What is being asked: What lines in the records below contain the string "dividend"? Copy every one.

Material for this task:
## src/stp_pkg.sv

```systemverilog
package stp_pkg;
  localparam int unsigned BlankTicks = 5;
  localparam int unsigned TickRate = 5000;
  localparam int unsigned AccelCap = 32500;
  localparam int unsigned StopEps = 10;

  // TickRate is 8 * 625, so x / TickRate == ((x >> 3) * Recip625) >> RecipShift
  // holds exactly for every 32-bit x.
  localparam logic [31:0] Recip625 = 32'd879609303;
  localparam int unsigned RecipShift = 39;

  localparam logic [2:0] KIND_TICK = 3'd0;
  localparam logic [2:0] KIND_VEL  = 3'd1;
  localparam logic [2:0] KIND_MOVE = 3'd2;
  localparam logic [2:0] KIND_STOP = 3'd3;
  localparam logic [2:0] KIND_POLL = 3'd4;

  localparam logic [2:0] MODE_IDLE   = 3'd0;
  localparam logic [2:0] MODE_VEL    = 3'd1;
  localparam logic [2:0] MODE_ACCEL  = 3'd2;
  localparam logic [2:0] MODE_CRUISE = 3'd3;
  localparam logic [2:0] MODE_DECEL  = 3'd4;

  localparam logic REG_MAX_RATE = 1'b0;
  localparam logic REG_WIDE     = 1'b1;

  typedef struct packed {
    logic [2:0]  kind;
    logic signed [15:0] target_rate;
    logic [15:0] accel_limit;
    logic signed [15:0] step_count;
    logic [31:0] counter_value;
  } in_item_t;

  typedef struct packed {
    logic [14:0] step_rate;
    logic        rate_changed;
    logic        direction;
    logic signed [31:0] position;
    logic signed [15:0] velocity;
    logic        busy_res;
    logic [2:0]  mode;
  } out_item_t;

  typedef struct packed {
    logic start;
    logic [63:0] dividend;
    logic [63:0] divisor;
  } div_req_t;
endpackage

```

## src/stp_if.sv

```systemverilog
interface stp_in_if;
  import stp_pkg::*;
  logic valid;
  logic ready;
  in_item_t data;
  modport source(output valid, output data, input ready);
  modport sink(input valid, input data, output ready);
endinterface

interface stp_out_if;
  import stp_pkg::*;
  logic valid;
  logic ready;
  out_item_t data;
  modport source(output valid, output data, input ready);
  modport sink(input valid, input data, output ready);
endinterface

```

## src/stp_div.sv

```systemverilog
module stp_div (
  input  logic clk,
  input  logic rst,
  input  stp_pkg::div_req_t req,
  output logic busy,
  output logic [63:0] quo
);
  import stp_pkg::*;
  logic [63:0] rem;
  logic [63:0] den;
  logic [6:0]  cnt;
  logic [64:0] trial;

  // Restoring divider, one quotient bit per cycle.
  always_comb begin
    trial = {rem[63:0], quo[63]} - {1'b0, den};
  end

  always_ff @(posedge clk) begin
    if (rst) begin
      busy <= 1'b0;
      cnt <= '0;
    end else if (req.start) begin
      busy <= 1'b1;
      cnt <= 7'd64;
      rem <= '0;
      quo <= req.dividend;
      den <= req.divisor;
    end else if (busy) begin
      if (!trial[64]) begin
        rem <= trial[63:0];
        quo <= {quo[62:0], 1'b1};
      end else begin
        rem <= {rem[62:0], quo[63]};
        quo <= {quo[62:0], 1'b0};
      end
      cnt <= cnt - 7'd1;
      if (cnt == 7'd1) busy <= 1'b0;
    end
  end
endmodule

```

## src/stepper_trapezoid_profile.sv

```systemverilog
// Channel   Dir  Payload
// in_ch     in   kind, target_rate, accel_limit, step_count, counter_value
// out_ch    out  step_rate, rate_changed, direction, position, velocity, busy_res, mode
// cfg       in   cfg_we, cfg_idx, cfg_data (max_rate, counter_is_wide)
// A profile tick runs from its accept to its result beat through S_STEP, S_DIST and S_SQR
// on the shared multiplier (accel/5000 and speed/5000 by reciprocal, then v*v), the
// 64-step serial divider for v*v/2a, then update, rate refresh and the result beat.
// With zero acceleration the divider is skipped. A blanked tick goes straight to the
// result beat, every other kind through S_CMD first. Reset is synchronous; the block takes no item while
// one is in work or while the result beat waits on out_ch.ready.
module stepper_trapezoid_profile (
  input  logic clk,
  input  logic rst,
  stp_in_if.sink    in_ch,
  stp_out_if.source out_ch,
  input  logic        cfg_we,
  input  logic        cfg_idx,
  input  logic [14:0] cfg_data
);
  import stp_pkg::*;

  typedef enum logic [3:0] {
    S_IDLE, S_CMD, S_STEP, S_DIST, S_SQR, S_WAIT_B, S_APPLY, S_RATE, S_OUT
  } state_t;

  state_t state;
  logic [14:0] max_rate;
  logic wide;
  logic [31:0] speed_now, speed_goal, accel_fixed, spd_rev, pos, steps_left, planned, prev;
  logic dir_now, dir_wanted;
  logic [2:0] blank_left, mmode;
  logic [15:0] sent_rate;
  logic changed;
  in_item_t it;
  logic [31:0] step_q, d_q;
  logic [63:0] brake;
  div_req_t dreq;
  logic dbusy;
  logic [63:0] dq;

  stp_div u_div (.clk(clk), .rst(rst), .req(dreq), .busy(dbusy), .quo(dq));

  always_ff @(posedge clk) begin
    if (rst) begin
      max_rate <= 15'h7FFF;
      wide <= 1'b0;
    end else if (cfg_we) begin
      unique case (cfg_idx)
        REG_MAX_RATE: max_rate <= cfg_data;
        REG_WIDE:     wide <= cfg_data[0];
        default: ;
      endcase
    end
  end

  assign in_ch.ready = (state == S_IDLE) && !rst;
  assign out_ch.valid = (state == S_OUT);

  logic [15:0] sp16;
  assign sp16 = speed_now[31:16];
  always_comb begin
    out_ch.data.step_rate = sent_rate[14:0];
    out_ch.data.rate_changed = changed;
    out_ch.data.direction = dir_now;
    out_ch.data.position = pos;
    out_ch.data.velocity = dir_now ? (16'd0 - sp16) : sp16;
    out_ch.data.busy_res = (mmode != MODE_IDLE) || (sp16 != 16'd0);
    out_ch.data.mode = mmode;
  end

  // One multiplier serves both divisions by the tick rate and the v*v product.
  logic [31:0] mul_a, mul_b;
  logic [63:0] mul_p;
  logic [31:0] recip_q;
  always_comb begin
    if (state == S_STEP) begin
      mul_a = {3'd0, accel_fixed[31:3]};
      mul_b = Recip625;
    end else if (state == S_DIST) begin
      mul_a = {3'd0, speed_now[31:3]};
      mul_b = Recip625;
    end else begin
      mul_a = speed_now;
      mul_b = speed_now;
    end
    mul_p = 64'(mul_a) * 64'(mul_b);
    recip_q = 32'(mul_p >> RecipShift);
  end

  // Non-tick items, combinational on the captured beat.
  logic signed [16:0] rate17, mag_v, peak;
  logic signed [16:0] stp17, mag_s;
  logic [31:0] acc_ld;
  logic [31:0] raw;
  logic signed [32:0] delta;
  logic [32:0] absd;
  logic signed [33:0] rleft;
  always_comb begin
    rate17 = 17'(it.target_rate);
    mag_v = rate17[16] ? -rate17 : rate17;
    if (mag_v > $signed({2'b0, max_rate})) mag_v = $signed({2'b0, max_rate});
    peak = (rate17 > $signed({2'b0, max_rate})) ? $signed({2'b0, max_rate}) : rate17;
    stp17 = 17'(it.step_count);
    mag_s = stp17[16] ? -stp17 : stp17;
    acc_ld = (it.accel_limit > 16'(AccelCap)) ? {16'(AccelCap), 16'd0}
                                                : {it.accel_limit, 16'd0};
    raw = it.counter_value - prev;
    delta = 33'($signed(raw));
    if (!wide) begin
      if (delta > 33'sd32767) delta = delta - 33'sd65536;
      else if (delta < -33'sd32767) delta = delta + 33'sd65536;
    end
    absd = delta[32] ? 33'(-delta) : 33'(delta);
    rleft = $signed({2'b0, steps_left}) - $signed({1'b0, absd});
  end

  // Tick arithmetic after the divider results are in.
  logic [32:0] sum;
  logic [31:0] pl_new;
  always_comb begin
    sum = {1'b0, speed_now} + {1'b0, step_q};
    pl_new = (speed_now != 0) ? ((planned > d_q) ? planned - d_q : 32'd0) : planned;
  end

  always_ff @(posedge clk) begin
    if (rst) begin
      state <= S_IDLE;
      dreq.start <= 1'b0;
      speed_now <= '0; speed_goal <= '0; accel_fixed <= '0; spd_rev <= '0;
      dir_now <= 1'b0; dir_wanted <= 1'b0; blank_left <= '0; pos <= '0;
      steps_left <= '0; planned <= '0; prev <= '0; sent_rate <= '0;
      mmode <= MODE_IDLE; changed <= 1'b0;
    end else begin
      dreq.start <= (state == S_SQR) && (accel_fixed != 0);
      unique case (state)
        S_IDLE: if (in_ch.valid) begin
          it <= in_ch.data;
          changed <= 1'b0;
          if (in_ch.data.kind != KIND_TICK) begin
            state <= S_CMD;
          end else if (blank_left != 0) begin
            blank_left <= blank_left - 3'd1;
            state <= S_OUT;
          end else begin
            if (dir_wanted != dir_now && sp16 == 0) begin
              dir_now <= dir_wanted;
              blank_left <= 3'(BlankTicks);
              if (spd_rev != 0) begin
                speed_goal <= spd_rev;
                spd_rev <= '0;
              end
            end
            state <= S_STEP;
          end
        end
        S_CMD: begin
          state <= S_OUT;
          unique case (it.kind)
            KIND_VEL: begin
              accel_fixed <= acc_ld;
              mmode <= MODE_VEL;
              if (rate17[16] != dir_now && sp16 != 0) begin
                // Still moving the other way: ramp to zero first.
                speed_goal <= '0;
                if (mag_v > $signed(17'(StopEps))) begin
                  dir_wanted <= rate17[16];
                  spd_rev <= {mag_v[15:0], 16'd0};
                end else begin
                  spd_rev <= '0;
                end
              end else begin
                speed_goal <= {mag_v[15:0], 16'd0};
                spd_rev <= '0;
                if (rate17[16] != dir_now) begin
                  dir_now <= rate17[16]; dir_wanted <= rate17[16];
                  blank_left <= 3'(BlankTicks);
                end
              end
            end
            KIND_MOVE: if (stp17 != 0) begin
              steps_left <= 32'(mag_s);
              planned <= {mag_s[15:0], 16'd0};
              accel_fixed <= acc_ld;
              mmode <= MODE_ACCEL;
              if (stp17[16] != dir_now && sp16 != 0) begin
                dir_wanted <= stp17[16];
                speed_goal <= '0;
              end else begin
                speed_goal <= {peak[15:0], 16'd0};
                if (stp17[16] != dir_now) begin
                  dir_now <= stp17[16]; dir_wanted <= stp17[16];
                  blank_left <= 3'(BlankTicks);
                end
              end
            end
            KIND_STOP: begin
              speed_goal <= '0; mmode <= MODE_VEL; steps_left <= '0; planned <= '0;
            end
            KIND_POLL: begin
              pos <= dir_now ? pos - delta[31:0] : pos + delta[31:0];
              if (mmode >= MODE_ACCEL && mmode <= MODE_DECEL)
                steps_left <= rleft[33] ? 32'd0 : rleft[31:0];
              prev <= it.counter_value;
            end
            default: ;
          endcase
        end
        S_STEP: begin
          step_q <= recip_q;
          state <= S_DIST;
        end
        S_DIST: begin
          d_q <= recip_q;
          state <= S_SQR;
        end
        S_SQR: begin
          if (accel_fixed != 0) begin
            dreq.dividend <= mul_p;
            dreq.divisor <= {31'd0, accel_fixed, 1'b0};
            state <= S_WAIT_B;
          end else begin
            brake <= '0;
            state <= S_APPLY;
          end
        end
        S_WAIT_B: if (!dreq.start && !dbusy) begin
          brake <= dq;
          state <= S_APPLY;
        end
        S_APPLY: begin
          state <= S_RATE;
          if (mmode == MODE_VEL) begin
            if ($signed({1'b0, speed_now}) < $signed({speed_goal[31], speed_goal})) begin
              if ($signed(sum) > $signed({speed_goal[31], speed_goal})) speed_now <= speed_goal;
              else speed_now <= sum[31:0];
              if (speed_goal == 0 && sum[31:0] == 0) mmode <= MODE_IDLE;
            end else if ($signed({1'b0, speed_now}) > $signed({speed_goal[31], speed_goal})) begin
              if (speed_goal[31] ? (speed_now <= step_q) :
                  ({1'b0, speed_now} <= {1'b0, speed_goal} + {1'b0, step_q})) begin
                speed_now <= speed_goal[31] ? 32'd0 : speed_goal;
                if (speed_goal == 0) mmode <= MODE_IDLE;
              end else speed_now <= speed_now - step_q;
            end else if (speed_goal == 0 && speed_now == 0) mmode <= MODE_IDLE;
          end else if (mmode >= MODE_ACCEL && mmode <= MODE_DECEL) begin
            if (steps_left == 0 || steps_left[31]) begin
              speed_now <= '0; speed_goal <= '0; planned <= '0; mmode <= MODE_IDLE;
            end else begin
              planned <= pl_new;
              if (mmode == MODE_ACCEL) begin
                if (brake >= {32'd0, pl_new}) mmode <= MODE_DECEL;
                else if ($signed({1'b0, speed_now}) >= $signed({speed_goal[31], speed_goal}))
                  mmode <= MODE_CRUISE;
                else if ($signed(sum) > $signed({speed_goal[31], speed_goal}))
                  speed_now <= speed_goal;
                else speed_now <= sum[31:0];
              end else if (mmode == MODE_CRUISE) begin
                if (brake >= {32'd0, pl_new}) mmode <= MODE_DECEL;
              end else begin
                speed_now <= (speed_now > step_q) ? speed_now - step_q : 32'd0;
              end
            end
          end
        end
        S_RATE: begin
          // Refresh the step generator rate from the updated speed.
          if (sp16 != sent_rate) begin
            sent_rate <= sp16;
            changed <= 1'b1;
          end
          state <= S_OUT;
        end
        S_OUT: if (out_ch.ready) state <= S_IDLE;
        default: state <= S_IDLE;
      endcase
    end
  end
endmodule

```

## src/flat_wrapper.sv

```systemverilog
// flat-port wrapper written by rule: the top's interface ports become plain ports
module stepper_trapezoid_profile_flat import stp_pkg::*;
  (clk, rst, cfg_we, cfg_idx, cfg_data, in_ch_valid, in_ch_data, in_ch_ready, out_ch_valid, out_ch_data, out_ch_ready);
  stp_in_if in_ch_i ();
  stp_out_if out_ch_i ();
  input  logic clk;
  input  logic rst;
  input  logic cfg_we;
  input  logic cfg_idx;
  input  logic [14:0] cfg_data;
  input wire logic [$bits(in_ch_i.valid)-1:0] in_ch_valid;
  input wire logic [$bits(in_ch_i.data)-1:0] in_ch_data;
  output wire logic [$bits(in_ch_i.ready)-1:0] in_ch_ready;
  output wire logic [$bits(out_ch_i.valid)-1:0] out_ch_valid;
  output wire logic [$bits(out_ch_i.data)-1:0] out_ch_data;
  input wire logic [$bits(out_ch_i.ready)-1:0] out_ch_ready;
  assign in_ch_i.valid = in_ch_valid;
  assign in_ch_i.data = in_ch_data;
  assign in_ch_ready = in_ch_i.ready;
  assign out_ch_valid = out_ch_i.valid;
  assign out_ch_data = out_ch_i.data;
  assign out_ch_i.ready = out_ch_ready;
  stepper_trapezoid_profile u_core (.clk(clk), .rst(rst), .in_ch(in_ch_i), .out_ch(out_ch_i), .cfg_we(cfg_we), .cfg_idx(cfg_idx), .cfg_data(cfg_data));
endmodule
```

## config.mk

```make
export PLATFORM = sky130hd
export DESIGN_NAME = stepper_trapezoid_profile_flat
export DESIGN_NICKNAME = d
export VERILOG_FILES = /design/src/stp_pkg.sv /design/src/stp_if.sv /design/src/stp_div.sv /design/src/stepper_trapezoid_profile.sv /design/src/flat_wrapper.sv
export SDC_FILE = /design/constraint.sdc
export NUM_CORES = 2
export LEC_CHECK = 0
export BUFFER_PORTS_ARGS = -buffer_cell sky130_fd_sc_hd__buf_4
export CORE_AREA = 2 2 302 453
export DETAILED_ROUTE_END_ITERATION = 12
export DIE_AREA = 0 0 304 455
export PLACE_DENSITY = 0.87
export SYNTH_ARGS = -nofsm -noshare
export SYNTH_HDL_FRONTEND = slang
export SYNTH_HIERARCHICAL = 1
export SYNTH_SLANG_ARGS = --single-unit
```

## constraint.sdc

```tcl
create_clock -name clk -period 12.8 [get_ports clk]
set_input_delay 0.64 -clock clk [delete_from_list [all_inputs] [get_ports clk]]
set_output_delay 0.64 -clock clk [all_outputs]
set_load 0.02 [all_outputs]
```

==> results.ini <==
[status]
status = completed

[route]
num_vias = 68700
ant_nets = 0
drt-initial-drc-count = 7148
drcViolationCount = 0
wire_per_inst_um = 26.8
viasPerCell = 6.40
wl_mm = 288
first_pass_iters = 11

[critical_path]
critical_path_class = register to register
cp-end-kind = register
crit_fanout = 18
crit_required_ns = 13.29
slowest_stage = o221ai_1
start_kind = register
slowest_delay_ns = 1.00
crit_top_cell = fa_1
arrival_ns = 12.31

[logic_synthesis]
ys_seq_area_share_pct = 24.2
syn_area_sq_um = 80000
synth.distinct_cells = 115
yosysWarnings = 6
syn_inst = 8893
yosysTopAreaCell = fa_1
ys.flop_type = edfxtp_1
synth_top_area_share_pct = 22.6
ys_ff_latch = 731
avgSynthCellArea_sq_um = 8.99
ys_top_cells_by_area = fa_1 (23%), edfxtp_1 (18%), ha_1 (9.7%), dfxtp_1 (6.6%), inv_1 (6.1%)
synth_edf_count = 469
synth-async-reset-ratio_pct = 0

[layout]
final_nets = 10500
final_common_cell = inv_1
layout-drive-gt1-share_pct = 7.23
area_growth_pct = 7.24
most-common-layout-cells = inv_1 (1,301), nand2_1 (1,157), fa_1 (903)

[cts]
post-cts-setup-buffer-count = 0
htreeDepth = 3
root_buffer = clkbuf_16
cts.sinks = 731
ctsHoldBuffers = 0
clkLatencyLatePin_ns = 0.69
clockBufferDepth = 3
path_clk_slew_ns = 0.07
numCtsBuffers = 69
cts_tree = built
cts_resized = 0

[place]
dpl.hpwl_mm = 217
place.port_buffers = 174
dpl_worst_slack_ns = 1.40
gp_congestion = 1.07

[grt]
grt-ovfl-total = 0
grt_pass1_wl_mm = 430
track_usage_pct = 41.8
antenna_found_initial = 25
grt_pass1_vias = 71800
grt_max_degree = 84

[run]
drv_cap = 0

[die]
rows = 165
coreArea_sq_um = 134000
die_h_um = 455
die-area_sq_um = 138000
ios = 175
start_util_pct = 59.5
die_width_um = 304

[power]
ir_drop_uv = 98.6
p_per_area_nw_per_um2 = 71.0
cellLeakagePower_nw = 38.8

[hold_path]
hp-class = primary input to register

[timing]
finalCritPeriodShare_pct = 92.4
tightest_slew_ns = 1.41
fin_setup_tns_ns = 0
fmax_mhz = 84.6
final-setup-viol-count = 0
slew_headroom_pct = 5.64
fin_worst_skew_ns = 0.0241
fin_ws_ns = 0.976
hold_violations = 0
period_minus_slack_ns = 11.82
rsz0062_at_grt = no
drv_slew = 0

==> state kept, by name, indices dropped and copies added, names as in the netlist, 3 cells and up <==
register / cells
u_core/brake: 64
u_core/state: 4
u_core/it: 83
u_core/u_div/rem: 64
u_core/sent_rate: 16
u_core/accel_fixed: 16
u_core/speed_now: 32
u_core/step_q: 25
u_core/u_div/cnt: 7
u_core/steps_left: 32
u_core/speed_goal: 16
u_core/u_div/quo: 64
u_core/blank_left: 3
u_core/max_rate: 15
u_core/planned: 32
u_core/d_q: 25
u_core/dreq: 81
u_core/mmode: 3
u_core/spd_rev: 16
u_core/prev: 32
u_core/u_div/den: 64
u_core/pos: 32
==> power by group <==
part / total, mW / internal, mW / switching (mW)
Sequential: 2.61 / 2.54 / 0.0674
Clock: 2.24 / 1.26 / 0.980
Combinational: 1.24 / 0.415 / 0.821
Total: 6.09 / 4.22 / 1.87
==> per-stage QoR <==
step           std cells  hold slack [ns]  utilization (%)  cell area, sq um  total power, mW
6_report           10700            0.121             63.8             85800             6.09
5_1_grt            10700            0.115             63.8             85800             6.26
4_1_cts            10700           0.0910             63.8             85700             6.06
3_5_place_dp       10600            0.405             62.0             83300             3.83
3_3_place_gp       10600            0.402             62.0             83300             3.80
2_1_floorplan       8940            0.400                -             80200             3.43
==> path summary, 6_finish.rpt <==
kind,from,slack (ns),end,cells after the start
max,u_core/state[1],0.98,u_core/dreq[126],35
min reg2reg,u_core/dreq[22],0.41,u_core/u_div/den[22],0
min,in_ch_data[46],0.12,u_core/it[46],1
max reg2reg,u_core/state[1],0.98,u_core/dreq[126],35
==> synthesized netlist by cell type, types with 54 or more instances <==
library cell	instances
nor4_1	76
xnor2_1	300
mux2_2	66
inv_1	1302
edfxtp_1	469
nor2_1	732
and3_1	97
nor2b_1	54
nand4_1	81
dfxtp_1	262
nand3_1	113
and2_1	112
o21bai_1	59
a21oi_1	465
nand2_1	1157
mux2i_1	95
xor2_1	102
o21ai_0	229
clkbuf_1	366
o21a_1	65
nand2b_1	71
a211oi_1	54
a21o_1	141
ha_1	622
nor3_1	175
fa_1	903
==> kinds of logic (layout without fill, tap and decap cells) <==
kind of cell             Yosys count  count (layout)  synth area share, %
multiplexers                     162             162                 2.13
flip-flops                       731             731                 24.2
AO/OA/AOI/OAI                   1485            1485                 12.4
buffers and inverters           1748            1781                 8.41
AND/OR/NAND/NOR                 2838            2838                 16.1
XOR/XNOR                         403             403                 4.44
other                              1              57              0.00469
adder cells (fa/ha/maj)         1525            1525                 32.3
==> per-layer routing <==
layer  share of wire (%)  wire (um)  vias up  global-route usage [%]
met1                  31      89000    33200                    42.1
met5               0.055        157        -                       0
li1                    -          -    29500                       -
met4                  12      34700       24                    40.9
met2                  46     133000     4249                    69.2
met3                  11      30800     1733                    12.2
==> worst max-delay path: cells and delay by family (launching register included) <==
family          cells  cell delay, ns
flops               1            0.57
compound gates     10            3.24
xor+xnor            1            0.24
buf+inv             7            0.98
fa+ha+maj           9            4.14
simple gates        8            2.45
==> layout make-up <==
| class | count | area (sq um) |
|---|---|---|
| multi-input combinational | 6461 | 54300 |
| fill | 10800 | 48600 |
| sequential | 731 | 19300 |
| inverter | 1313 | 4930 |
| timing repair buffer | 342 | 2570 |
| tap | 1753 | 2190 |
| clock buffer | 82 | 1870 |
| clock inverter | 44 | 549 |
| antenna | 9 | 22.5 |
(Power assumes the default switching activity.)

Your solution:
    logic [63:0] dividend;
      quo <= req.dividend;
            dreq.dividend <= mul_p;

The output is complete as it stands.